Besides diversity in general, women think differently from men. According to Leah Mansoor, VP of Business Development at Wawiwa Tech Training, such different ways of thinking can have a major impact on the future of the tech industry. For example, empathy is a highly desired skill in tech companies. “Women are naturally more empathetic. It’s easy to let a mechanical process override thoughtful consideration in companies. Empathy helps us combat this bad habit of relying on mechanics to define form and function – and that’s a big advantage to employers,” says Leah.
Lisa Schneider, Chief Growth Officer at Framework Homeownership
Lisa Schneider, an award-winning digital executive who has transformed businesses through strategic vision and technology execution, and currently serves as Chief Growth Officer at Framework Homeownership, agrees: “Many of the skills highlighted as the benefits of women executives have traditionally been called ‘soft skills’ and are often downplayed as strong leadership traits. We’re going to have to stop calling them soft.”
Ok, so what’s holding women back from taking more leadership roles in tech?
Based on data from Accenture, the world has more jobs in computer science than graduates available to fill those positions, and yet women only hold 25% of computing jobs. Why? From an early age, the gender stereotype of “boys being better at science and math than girls” can discourage girls from studying STEM (science, technology, engineering, and math). According to the OECD, despite the fact that girls perform better than boys in STEM, more boys are considering a career in STEM in adulthood. Add one and one together, and consequently, employers face a gender-biased talent pool that they can recruit from.
As children’s rights activist Marian Wright Edelman said: “You can’t be what you can’t see.” When asked to draw a scientist, most students draw a white man in a lab coat. Without women entering the tech industry, finding role models at the top of tech companies becomes increasingly difficult. Having women in senior leadership roles will positively encourage other women, too.
Leah Mansoor, VP Business Development at Wawiwa Tech Training
Leah Mansoor owes her long career in the tech sector to her military education, where half of her peers were women. The Israel Defense Force, it turns out, encouraged many women to become officers and advance in position and rank. At 18, Leah was recruited to MAMRAM, IDF’s Center of Computing and Information Systems. “Being part of a tech environment that not only treats women as equal, but also advances women to senior leadership roles, ensured that I never felt discouraged or out of place and always had female role models that inspired me. It was much later in my tech career in the private sector when I suddenly noticed that I am part of a female minority in tech leadership roles, and that was definitely a shock for me.”
If in the past, what stopped women from stepping into tech roles were the long hours or intense studies forcing them to choose between home-life and work, today, accelerated by the Covid-19 pandemic, most companies are taking on flexible, work-from-home cultures. Employers understand they must enable workers to achieve a work-life balance and show greater understanding towards the need to juggle various life commitments. This new flexibility could make women rethink changing their career. Now, more than ever, is the optimal time to reskill to tech. Tech training is similarly flexible – offering face to face, online or blended program options that are made to accommodate students’ schedules.

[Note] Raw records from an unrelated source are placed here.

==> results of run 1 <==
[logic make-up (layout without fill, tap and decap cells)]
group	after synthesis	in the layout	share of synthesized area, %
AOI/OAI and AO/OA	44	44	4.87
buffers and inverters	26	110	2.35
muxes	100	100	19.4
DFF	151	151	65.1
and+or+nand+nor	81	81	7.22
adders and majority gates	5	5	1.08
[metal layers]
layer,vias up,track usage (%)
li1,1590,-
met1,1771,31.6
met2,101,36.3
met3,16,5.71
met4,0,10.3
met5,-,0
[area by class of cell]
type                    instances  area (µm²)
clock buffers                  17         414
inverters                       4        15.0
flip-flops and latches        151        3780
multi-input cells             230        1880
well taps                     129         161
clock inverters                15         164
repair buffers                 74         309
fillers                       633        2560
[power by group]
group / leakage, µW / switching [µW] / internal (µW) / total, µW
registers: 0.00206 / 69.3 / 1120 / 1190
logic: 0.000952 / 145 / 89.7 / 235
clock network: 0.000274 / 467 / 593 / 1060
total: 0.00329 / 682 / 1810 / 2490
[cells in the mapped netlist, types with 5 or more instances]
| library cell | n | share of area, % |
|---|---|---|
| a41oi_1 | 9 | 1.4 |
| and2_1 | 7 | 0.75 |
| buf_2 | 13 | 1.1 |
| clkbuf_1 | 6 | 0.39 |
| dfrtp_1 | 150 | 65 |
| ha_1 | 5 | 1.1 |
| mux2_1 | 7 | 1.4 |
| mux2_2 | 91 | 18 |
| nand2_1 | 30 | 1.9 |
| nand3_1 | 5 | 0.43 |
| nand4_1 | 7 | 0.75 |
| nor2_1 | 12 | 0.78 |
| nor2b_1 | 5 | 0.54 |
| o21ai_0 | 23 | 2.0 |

Lisa Schneider shares an insight from her experience that includes digitally transforming global companies like Merriam-Webster: “There are two things that scaffolded my pivot into digital technology: having strong curiosity and a learning mindset. Being curious about what could be, and being willing to be in learning mode, were key then and more so now.”
According to Leah Mansoor, her tech background enables her to perform her managerial role in the best way possible. “These days, your career path can come to a stop if you don’t have some tech-related knowledge. Throughout my career, I never hesitated to go back and complete more technology courses to continue learning, even when I was holding senior management positions. It’s important to make sure you never reach that glass ceiling. I firmly believe more women need to learn tech, and fast.”
There are still challenges in the inclusion of women in tech, but the answers to such challenges are clear: give girls more female role models that inspire them, teach women the tech skills they will need, and encourage them to take part in the tech ecosystem, so they can change the world for the better.